For my first child, only the fact that I had a routine doctor's appointment that morning saved me from delivering at home. I was 8 c.m at my office appointment and was sent right to labor and delivery! For my second child, I took a wild guess on when to go in and was already 5 c.m. when I did. I was 37 weeks along at that point with my second baby, and they let me stay and broke the bag of waters.
As I told the nurses, at no point during my previous two labors did my contractions get closer than 7 to 10 minutes apart, nor did they get too painful to talk through until the very end. If that pattern was any indication of what would happen, I really would not know when to come back!
However, the doctor had given the order to send me home so home I went.
All day Saturday, Aug 18, I had the same type of contractions. Every 7-10 minutes, and they did not get any more painful or any closer together. I was so unsure of what to do. It wasn't as though I could just drop everything and run to the hospital to be checked. We had the other two children to think of, and it would mean finding care for them, among other things. So I waited.

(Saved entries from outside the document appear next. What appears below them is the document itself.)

Background: an optimization exercise with open tools, aiming at small area and a short achievable clock period. Do not read the settings as production practice. Only the layout flow was run in this run; the RTL was not checked for function there. Power and IR drop assume default switching activity.

==> design/flow/flow/run.sh <==
#!/bin/bash
# Layout: the standard flow (standard.sh), with the port buffers that
# global placement inserts made plain buf_2 cells instead of the delay buffers
# the resizer picks by default.  make's full output goes to standard.log; each
# ORFS step also keeps its own log under orfs/logs/.
set -euo pipefail
export BUFFER_PORTS_ARGS="-buffer_cell sky130_fd_sc_hd__buf_2"
bash standard.sh > standard.log 2>&1
==> design/flow/standard.sh <==
#!/bin/bash
# synth_recipe.tcl (not shown) runs the flow's synth.tcl, then flattens the netlist and writes it again
# the make line also repeats each setting of config.mk as NAME=value (left out here)
make -C /OpenROAD-flow-scripts/flow DESIGN_CONFIG=/design/flow/config.mk WORK_HOME=/design/flow/orfs CLKGATE_MAP_FILE= SYNTH_SCRIPT=/design/flow/synth_recipe.tcl "${@:-finish}"
==> design/flow/config.mk <==
export PLATFORM = sky130hd
export DESIGN_NAME = mac_array_2x2
export DESIGN_NICKNAME = mac_array_2x2
export VERILOG_FILES = /design/flow/design.v
export SDC_FILE = /design/flow/constraint.sdc
export NUM_CORES = 4
export LEC_CHECK = 0
export CAP_MARGIN = 20
export CORE_MARGIN = 2
export CORE_UTILIZATION = 40
export SETUP_SLACK_MARGIN = 2.0
export SLEW_MARGIN = 20
==> design/flow/constraint.sdc <==
create_clock -name core_clock -period 6.5 [get_ports {clk}]
set_input_delay 1.3000 -clock core_clock [delete_from_list [all_inputs] [get_ports {clk}]]
set_output_delay 1.3000 -clock core_clock [all_outputs]
set_load 0.01 [all_outputs]
==> design/flow/design.v <==
package mac_pkg;
  localparam int DATA_W = 8;
  localparam int ACC_W  = 32;
  typedef logic signed [DATA_W-1:0] operand_t;
  typedef logic signed [ACC_W-1:0]  acc_t;
  typedef operand_t operand_arr_t [2][2];
  typedef acc_t     acc_arr_t     [2][2];
endpackage
module mac_pe
#(
  parameter int DATA_W = mac_pkg::DATA_W,
  parameter int ACC_W  = mac_pkg::ACC_W
) (
  input  logic                     clk,
  input  logic                     rst_n,
  input  logic                     en,
  input  logic                     clear,
  input  logic signed [DATA_W-1:0] a,
  input  logic signed [DATA_W-1:0] b,
  output logic signed [ACC_W-1:0]  acc
);
  logic [15:0] h_r;
  logic [16:0] r0_r;
  logic [15:0] r1_r;
  wire g129 = r0_r[0] & r1_r[0];
  wire g130 = r0_r[1] & r1_r[1];
  wire g131 = r0_r[2] & r1_r[2];
  wire g132 = r0_r[3] & r1_r[3];
  wire g133 = r0_r[4] & r1_r[4];
  wire g134 = r0_r[5] & r1_r[5];
  wire g135 = r0_r[6] & r1_r[6];
  wire g136 = r0_r[7] & r1_r[7];
  wire g137 = r0_r[8] & r1_r[8];
  wire g138 = r0_r[9] & r1_r[9];
  wire g139 = r0_r[10] & r1_r[10];
  wire g140 = r0_r[11] & r1_r[11];
  wire g141 = r0_r[12] & r1_r[12];
  wire g142 = r0_r[13] & r1_r[13];
  wire g143 = r0_r[14] & r1_r[14];
  wire g144 = r0_r[15] & r1_r[15];
  wire p145 = r0_r[0] ^ r1_r[0];
  wire p146 = r0_r[1] ^ r1_r[1];
  wire p147 = r0_r[2] ^ r1_r[2];
  wire p148 = r0_r[3] ^ r1_r[3];
  wire p149 = r0_r[4] ^ r1_r[4];
  wire p150 = r0_r[5] ^ r1_r[5];
  wire p151 = r0_r[6] ^ r1_r[6];
  wire p152 = r0_r[7] ^ r1_r[7];
  wire p153 = r0_r[8] ^ r1_r[8];
  wire p154 = r0_r[9] ^ r1_r[9];
  wire p155 = r0_r[10] ^ r1_r[10];
  wire p156 = r0_r[11] ^ r1_r[11];
  wire p157 = r0_r[12] ^ r1_r[12];
  wire p158 = r0_r[13] ^ r1_r[13];
  wire p159 = r0_r[14] ^ r1_r[14];
  wire p160 = r0_r[15] ^ r1_r[15];
  wire G161 = g130 | (p146 & g129);
  wire P162 = p146 & p145;
  wire G163 = g131 | (p147 & g130);
  wire P164 = p147 & p146;
  wire G165 = g132 | (p148 & g131);
  wire P166 = p148 & p147;
  wire G167 = g133 | (p149 & g132);
  wire P168 = p149 & p148;
  wire G169 = g134 | (p150 & g133);
  wire P170 = p150 & p149;
  wire G171 = g135 | (p151 & g134);
  wire P172 = p151 & p150;
  wire G173 = g136 | (p152 & g135);
  wire P174 = p152 & p151;
  wire G175 = g137 | (p153 & g136);
  wire P176 = p153 & p152;
  wire G177 = g138 | (p154 & g137);
  wire P178 = p154 & p153;
  wire G179 = g139 | (p155 & g138);
  wire P180 = p155 & p154;
  wire G181 = g140 | (p156 & g139);
  wire P182 = p156 & p155;
  wire G183 = g141 | (p157 & g140);
  wire P184 = p157 & p156;
  wire G185 = g142 | (p158 & g141);
  wire P186 = p158 & p157;
  wire G187 = g143 | (p159 & g142);
  wire P188 = p159 & p158;
  wire G189 = g144 | (p160 & g143);
  wire P190 = p160 & p159;
  wire G191 = G163 | (P164 & g129);
  wire P192 = P164 & p145;
  wire G193 = G165 | (P166 & G161);
  wire P194 = P166 & P162;
  wire G195 = G167 | (P168 & G163);
  wire P196 = P168 & P164;
  wire G197 = G169 | (P170 & G165);
  wire P198 = P170 & P166;
  wire G199 = G171 | (P172 & G167);
  wire P200 = P172 & P168;
  wire G201 = G173 | (P174 & G169);
  wire P202 = P174 & P170;
  wire G203 = G175 | (P176 & G171);
  wire P204 = P176 & P172;
  wire G205 = G177 | (P178 & G173);
  wire P206 = P178 & P174;
  wire G207 = G179 | (P180 & G175);
  wire P208 = P180 & P176;
  wire G209 = G181 | (P182 & G177);
  wire P210 = P182 & P178;
  wire G211 = G183 | (P184 & G179);
  wire P212 = P184 & P180;
  wire G213 = G185 | (P186 & G181);
  wire P214 = P186 & P182;
  wire G215 = G187 | (P188 & G183);
  wire P216 = P188 & P184;
  wire G217 = G189 | (P190 & G185);
  wire P218 = P190 & P186;
  wire G219 = G195 | (P196 & g129);
  wire P220 = P196 & p145;
  wire G221 = G197 | (P198 & G161);
  wire P222 = P198 & P162;
  wire G223 = G199 | (P200 & G191);
  wire P224 = P200 & P192;
  wire G225 = G201 | (P202 & G193);
  wire P226 = P202 & P194;
  wire G227 = G203 | (P204 & G195);
  wire P228 = P204 & P196;
  wire G229 = G205 | (P206 & G197);
  wire P230 = P206 & P198;
  wire G231 = G207 | (P208 & G199);
  wire P232 = P208 & P200;
  wire G233 = G209 | (P210 & G201);
  wire P234 = P210 & P202;
  wire G235 = G211 | (P212 & G203);
  wire P236 = P212 & P204;
  wire G237 = G213 | (P214 & G205);
  wire P238 = P214 & P206;
  wire G239 = G215 | (P216 & G207);
  wire P240 = P216 & P208;
  wire G241 = G217 | (P218 & G209);
  wire P242 = P218 & P210;
  wire G243 = G227 | (P228 & g129);
  wire P244 = P228 & p145;
  wire G245 = G229 | (P230 & G161);
  wire P246 = P230 & P162;
  wire G247 = G231 | (P232 & G191);
  wire P248 = P232 & P192;
  wire G249 = G233 | (P234 & G193);
  wire P250 = P234 & P194;
  wire G251 = G235 | (P236 & G219);
  wire P252 = P236 & P220;
  wire G253 = G237 | (P238 & G221);
  wire P254 = P238 & P222;
  wire G255 = G239 | (P240 & G223);
  wire P256 = P240 & P224;
  wire G257 = G241 | (P242 & G225);
  wire P258 = P242 & P226;
  wire sum259 = p146 ^ g129;
  wire sum260 = p147 ^ G161;
  wire sum261 = p148 ^ G191;
  wire sum262 = p149 ^ G193;
  wire sum263 = p150 ^ G219;
  wire sum264 = p151 ^ G221;
  wire sum265 = p152 ^ G223;
  wire sum266 = p153 ^ G225;
  wire sum267 = p154 ^ G243;
  wire sum268 = p155 ^ G245;
  wire sum269 = p156 ^ G247;
  wire sum270 = p157 ^ G249;
  wire sum271 = p158 ^ G251;
  wire sum272 = p159 ^ G253;
  wire sum273 = p160 ^ G255;
  wire [15:0] lo_v = {sum273, sum272, sum271, sum270, sum269, sum268, sum267, sum266, sum265, sum264, sum263, sum262, sum261, sum260, sum259, p145};
  wire [15:0] h_m1 = h_r - 16'd1;
  wire [15:0] h_p1 = h_r + 16'd1;
  wire [15:0] hi_c0 = r0_r[16] ? h_r : h_m1;
  wire [15:0] hi_c1 = r0_r[16] ? h_p1 : h_r;
  wire [15:0] hi_v = G257 ? hi_c1 : hi_c0;
  wire [31:0] acc_v = {hi_v, lo_v};
  wire kill = ~rst_n | clear;
  wire go = en & ~kill;
  wire [7:0] ag = a & {8{go}};
  wire [15:0] lo_g = lo_v & {16{~kill}};
  wire pp1 = (ag[0] & b[0]);
  wire pp2 = (ag[0] & b[1]);
  wire pp3 = (ag[0] & b[2]);
  wire pp4 = (ag[0] & b[3]);
  wire pp5 = (ag[0] & b[4]);
  wire pp6 = (ag[0] & b[5]);
  wire pp7 = (ag[0] & b[6]);
  wire pp8 = ~(ag[0] & b[7]);
  wire pp9 = (ag[1] & b[0]);
  wire pp10 = (ag[1] & b[1]);
  wire pp11 = (ag[1] & b[2]);
  wire pp12 = (ag[1] & b[3]);
  wire pp13 = (ag[1] & b[4]);
  wire pp14 = (ag[1] & b[5]);
  wire pp15 = (ag[1] & b[6]);
  wire pp16 = ~(ag[1] & b[7]);
  wire pp17 = (ag[2] & b[0]);
  wire pp18 = (ag[2] & b[1]);
  wire pp19 = (ag[2] & b[2]);
  wire pp20 = (ag[2] & b[3]);
  wire pp21 = (ag[2] & b[4]);
  wire pp22 = (ag[2] & b[5]);
  wire pp23 = (ag[2] & b[6]);
  wire pp24 = ~(ag[2] & b[7]);
  wire pp25 = (ag[3] & b[0]);
  wire pp26 = (ag[3] & b[1]);
  wire pp27 = (ag[3] & b[2]);
  wire pp28 = (ag[3] & b[3]);
  wire pp29 = (ag[3] & b[4]);
  wire pp30 = (ag[3] & b[5]);
  wire pp31 = (ag[3] & b[6]);
  wire pp32 = ~(ag[3] & b[7]);
  wire pp33 = (ag[4] & b[0]);
  wire pp34 = (ag[4] & b[1]);
  wire pp35 = (ag[4] & b[2]);
  wire pp36 = (ag[4] & b[3]);
  wire pp37 = (ag[4] & b[4]);
  wire pp38 = (ag[4] & b[5]);
  wire pp39 = (ag[4] & b[6]);
  wire pp40 = ~(ag[4] & b[7]);
  wire pp41 = (ag[5] & b[0]);
  wire pp42 = (ag[5] & b[1]);
  wire pp43 = (ag[5] & b[2]);
  wire pp44 = (ag[5] & b[3]);
  wire pp45 = (ag[5] & b[4]);
  wire pp46 = (ag[5] & b[5]);
  wire pp47 = (ag[5] & b[6]);
  wire pp48 = ~(ag[5] & b[7]);
  wire pp49 = (ag[6] & b[0]);
  wire pp50 = (ag[6] & b[1]);
  wire pp51 = (ag[6] & b[2]);
  wire pp52 = (ag[6] & b[3]);
  wire pp53 = (ag[6] & b[4]);
  wire pp54 = (ag[6] & b[5]);
  wire pp55 = (ag[6] & b[6]);
  wire pp56 = ~(ag[6] & b[7]);
  wire pp57 = ~(ag[7] & b[0]);
  wire pp58 = ~(ag[7] & b[1]);
  wire pp59 = ~(ag[7] & b[2]);
  wire pp60 = ~(ag[7] & b[3]);
  wire pp61 = ~(ag[7] & b[4]);
  wire pp62 = ~(ag[7] & b[5]);
  wire pp63 = ~(ag[7] & b[6]);
  wire pp64 = (ag[7] & b[7]);
  wire s65 = pp6 ^ pp13;
  wire c66 = pp6 & pp13;
  wire s67, c67;
  assign {c67, s67} = pp7 + pp14 + pp21;
  wire s68 = pp28 ^ pp35;
  wire c69 = pp28 & pp35;
  wire s70, c70;
  assign {c70, s70} = pp8 + pp15 + pp22;
  wire s71, c71;
  assign {c71, s71} = pp29 + pp36 + pp43;
  wire s72 = pp50 ^ pp57;
  wire c73 = pp50 & pp57;
  wire s74, c74;
  assign {c74, s74} = pp16 + pp23 + pp30;
  wire s75, c75;
  assign {c75, s75} = pp37 + pp44 + pp51;
  wire s76, c76;
  assign {c76, s76} = pp58 + 1 + lo_g[8];
  wire s77, c77;
  assign {c77, s77} = pp24 + pp31 + pp38;
  wire s78, c78;
  assign {c78, s78} = pp45 + pp52 + pp59;
  wire s79, c79;
  assign {c79, s79} = pp32 + pp39 + pp46;
  wire s80 = pp4 ^ pp11;
  wire c81 = pp4 & pp11;
  wire s82, c82;
  assign {c82, s82} = pp5 + pp12 + pp19;
  wire s83 = pp26 ^ pp33;
  wire c84 = pp26 & pp33;
  wire s85, c85;
  assign {c85, s85} = pp20 + pp27 + pp34;
  wire s86, c86;
  assign {c86, s86} = pp41 + s65 + lo_g[5];
  wire s87, c87;
  assign {c87, s87} = pp42 + pp49 + c66;
  wire s88, c88;
  assign {c88, s88} = s68 + s67 + lo_g[6];
  wire s89, c89;
  assign {c89, s89} = c69 + s72 + c67;
  wire s90, c90;
  assign {c90, s90} = s70 + s71 + lo_g[7];
  wire s91, c91;
  assign {c91, s91} = c73 + c70 + c71;
  wire s92, c92;
  assign {c92, s92} = s74 + s75 + s76;
  wire s93, c93;
  assign {c93, s93} = c74 + c75 + s77;
  wire s94, c94;
  assign {c94, s94} = s78 + lo_g[9] + c76;
  wire s95, c95;
  assign {c95, s95} = pp53 + pp60 + c77;
  wire s96, c96;
  assign {c96, s96} = c78 + s79 + lo_g[10];
  wire s97, c97;
  assign {c97, s97} = pp40 + pp47 + pp54;
  wire s98, c98;
  assign {c98, s98} = pp61 + c79 + lo_g[11];
  wire s99, c99;
  assign {c99, s99} = pp48 + pp55 + pp62;
  wire s100 = pp3 ^ pp10;
  wire c101 = pp3 & pp10;
  wire s102, c102;
  assign {c102, s102} = pp18 + pp25 + s80;
  wire s103, c103;
  assign {c103, s103} = c81 + s83 + s82;
  wire s104, c104;
  assign {c104, s104} = c84 + c82 + s85;
  wire s105, c105;
  assign {c105, s105} = c85 + s87 + c86;
  wire s106, c106;
  assign {c106, s106} = c87 + s89 + c88;
  wire s107, c107;
  assign {c107, s107} = c89 + s91 + c90;
  wire s108, c108;
  assign {c108, s108} = c91 + s93 + s94;
  wire s109, c109;
  assign {c109, s109} = s95 + c93 + s96;
  wire s110, c110;
  assign {c110, s110} = s97 + c95 + c96;
  wire s111, c111;
  assign {c111, s111} = c97 + s99 + lo_g[12];
  wire s112, c112;
  assign {c112, s112} = pp56 + pp63 + c99;
  wire s113 = pp2 ^ pp9;
  wire c114 = pp2 & pp9;
  wire s115, c115;
  assign {c115, s115} = pp17 + s100 + lo_g[2];
  wire s116, c116;
  assign {c116, s116} = c101 + lo_g[3] + s102;
  wire s117, c117;
  assign {c117, s117} = c102 + lo_g[4] + s103;
  wire s118, c118;
  assign {c118, s118} = c103 + s104 + s86;
  wire s119, c119;
  assign {c119, s119} = c104 + s88 + s105;
  wire s120, c120;
  assign {c120, s120} = s90 + c105 + s106;
  wire s121, c121;
  assign {c121, s121} = c106 + s107 + s92;
  wire s122, c122;
  assign {c122, s122} = c107 + c92 + s108;
  wire s123, c123;
  assign {c123, s123} = c94 + s109 + c108;
  wire s124, c124;
  assign {c124, s124} = s98 + s110 + c109;
  wire s125, c125;
  assign {c125, s125} = c98 + s111 + c110;
  wire s126, c126;
  assign {c126, s126} = lo_g[13] + s112 + c111;
  wire s127, c127;
  assign {c127, s127} = pp64 + lo_g[14] + c112;
  wire s128 = ~lo_g[15];
  wire [16:0] r0_n = {lo_g[15], s128, s127, s126, s125, s124, s123, s122, s121, s120, s119, s118, s117, s116, s115, lo_g[1], pp1};
  wire [15:0] r1_n = {c127, c126, c125, c124, c123, c122, c121, c120, c119, c118, c117, c116, c115, c114, s113, lo_g[0]};
  always_ff @(posedge clk) begin
    h_r  <= kill ? '0 : hi_v;
    r0_r <= r0_n;
    r1_r <= r1_n;
  end
  assign acc = acc_v;
endmodule
module mac_array_2x2
#(
  parameter int DATA_W = mac_pkg::DATA_W,
  parameter int ACC_W  = mac_pkg::ACC_W
) (
  input  logic                  clk,
  input  logic                  rst_n,
  input  logic                  en,
  input  logic                  clear,
  input  logic [4*DATA_W-1:0]   a,
  input  logic [4*DATA_W-1:0]   b,
  output logic [4*ACC_W-1:0]    acc
);
  for (genvar gi = 0; gi < 2; gi++) begin : g_row
    for (genvar gj = 0; gj < 2; gj++) begin : g_col
      mac_pe #(
        .DATA_W (DATA_W),
        .ACC_W  (ACC_W)
      ) u_pe (
        .clk   (clk),
        .rst_n (rst_n),
        .en    (en),
        .clear (clear),
        .a     (a[(2*gi+gj)*DATA_W +: DATA_W]),
        .b     (b[(2*gi+gj)*DATA_W +: DATA_W]),
        .acc   (acc[(2*gi+gj)*ACC_W +: ACC_W])
      );
    end
  end
endmodule
==> summary.txt <==
worst max-delay path by stage:
| stage | slack [ns] | start | to |
|---|---|---|---|
| 5_1_grt | 1.97 | g_row[0].g_col[0].u_pe.r1_r[0]$_DFF_P_ | acc[25] |
| 4_1_cts | 1.94 | g_row[0].g_col[1].u_pe.r1_r[0]$_DFF_P_ | acc[56] |
| 2_1_floorplan | 1.98 | rst_n | g_row[0].g_col[1].u_pe.r0_r[9]$_DFF_P_ |
| 6_report | 2.10 | g_row[1].g_col[1].u_pe.r1_r[0]$_DFF_P_ | acc[114] |
| 3_3_place_gp | 1.54 | clear | g_row[1].g_col[0].u_pe.r0_r[9]$_DFF_P_ |
| 3_5_place_dp | 1.50 | clear | g_row[1].g_col[0].u_pe.r0_r[9]$_DFF_P_ |
logic make-up (layout without fill, tap and decap cells):
kind of cell             Yosys count  in the layout  share of synthesized area
AO/OA/AOI/OAI                    197            198                     0.0786
buffers and inverters            334            460                     0.0871
AND/OR/NAND/NOR                  706            709                      0.221
adder cells (fa/ha/maj)          300            300                      0.299
other                              0              4                          0
multiplexers                      58             58                     0.0335
XOR/XNOR                         111            111                     0.0556
flip-flops                       196            196                      0.225
what timing repair did:
| action | CTS | global route |
|---|---|---|
| pin swaps | 8 | 20 |
| gates resized for setup | 31 | 45 |
| endpoints found under the setup margin | 64 | 84 |
| hold endpoints to repair | 0 | 0 |
| cloned | 1 | 3 |
| buffers inserted | 11 | 16 |
synth_stat cells (all sizes together) (3+ instances only):
cell type	count
nor3	37
o21a	15
xor2	50
o2111a	3
clkbuf	61
o32ai	3
xnor2	61
fa	196
nand3	131
or2	8
mux2i	54
nor3b	5
and2	87
or3	11
a21oi	46
nand4	17
nand2	97
ha	104
mux2	4
inv	201
nor2b	6
a31oi	6
buf	72
a21o	25
a22oi	5
o211ai	8
or4	10
and4	5
o2111ai	5
nor4	14
o21bai	9
dfxtp	196
nor2	62
a211o	3
o211a	4
nand2b	34
o31ai	6
and3	175
o21ai	27
a211oi	7
where the power goes:
part / internal (W) / switching [W] / leakage [nW]
registers: 0.00154 / 0.000287 / 1.61
clock network: 0.000536 / 0.000493 / 0.274
logic: 0.00306 / 0.00391 / 7.75
total: 0.00514 / 0.00469 / 9.63
metrics by stage:
stage	setup slack, ns	cell area [um2]	hold WS [ns]	std cells
finish	2.10	19600	0.489	2621
global route	1.97	19600	0.529	2620
CTS	1.94	19300	0.493	2598
detailed placement	1.50	18500	0.479	2556
global placement	1.54	18500	0.466	2556
floorplan	1.98	17500	0.458	1902
worst max-delay path, stage by stage (launching register included):
cell and delay, ns:
sky130_fd_sc_hd__dfxtp_1 0.30, sky130_fd_sc_hd__ha_1 0.23, sky130_fd_sc_hd__fa_1 0.45, sky130_fd_sc_hd__a211oi_2 0.26, sky130_fd_sc_hd__o21ai_0 0.16, sky130_fd_sc_hd__o21a_2 0.24
sky130_fd_sc_hd__a21o_4 0.31, sky130_fd_sc_hd__mux2i_1 0.21, sky130_fd_sc_hd__xor2_1 0.27, sky130_fd_sc_hd__buf_2 0.19
flip-flops by register name (all words and copies together), names as in the netlist:
name,count
g_row.g_col.u_pe.r0_r,68
g_row.g_col.u_pe.h_r,64
g_row.g_col.u_pe.r1_r,64
metal layers:
layer	vias to the layer above	track usage	routed length [um]
met1	6773	0.262	20500
met5	-	0	76
met4	12	0.0584	735
met2	335	0.317	20200
met3	62	0.0479	2710
li1	6600	-	-
cell type report:
| class | count | share of cell area |
|---|---|---|
| clock inverter | 11 | 0.00522 |
| inverter | 201 | 0.0384 |
| timing repair buffer | 229 | 0.0642 |
| clock buffer | 19 | 0.0226 |
| multi-input combinational | 1376 | 0.632 |
| antenna | 4 | 0.000510 |
| tap | 585 | 0.0373 |
| sequential | 196 | 0.200 |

Finally at about 10:45 that night, I lay in bed and prayed for a sign. Right about then, my water broke. It had never broken on its own before! I was so relieved... that was my sign. I hopped out of bed and went downstairs to tell my husband, who was watching TV, that we had to go NOW. The other children were in bed, so my husband went to the neighbor's house (thank goodness they were still up) and the neighbor came over to sit with the children while we went to the hospital.
Now I don't know how many centimeters I was dilated when my water broke, and I never will know... but what I do know is that about a mile from the hospital I began getting an urge to push. "This can't be happening now!" I remember thinking as I panted and panted to keep from pushing. I didn't tell my husband, since I didn't want him to panic, but he said he could tell from the way I was breathing that I was getting that urge. By the time we got to the hospital, I could barely move. My husband went in to get a wheelchair and took me up to labor and delivery. All I could do was pant and blow. The nurses (two of them were the same ones that had been there the night before) immediately took over and got me into a room. Somehow I managed to get into a gown and lay on the bed.
"There's no time!" I kept saying as they tried to hook me up to monitors and get an IV started.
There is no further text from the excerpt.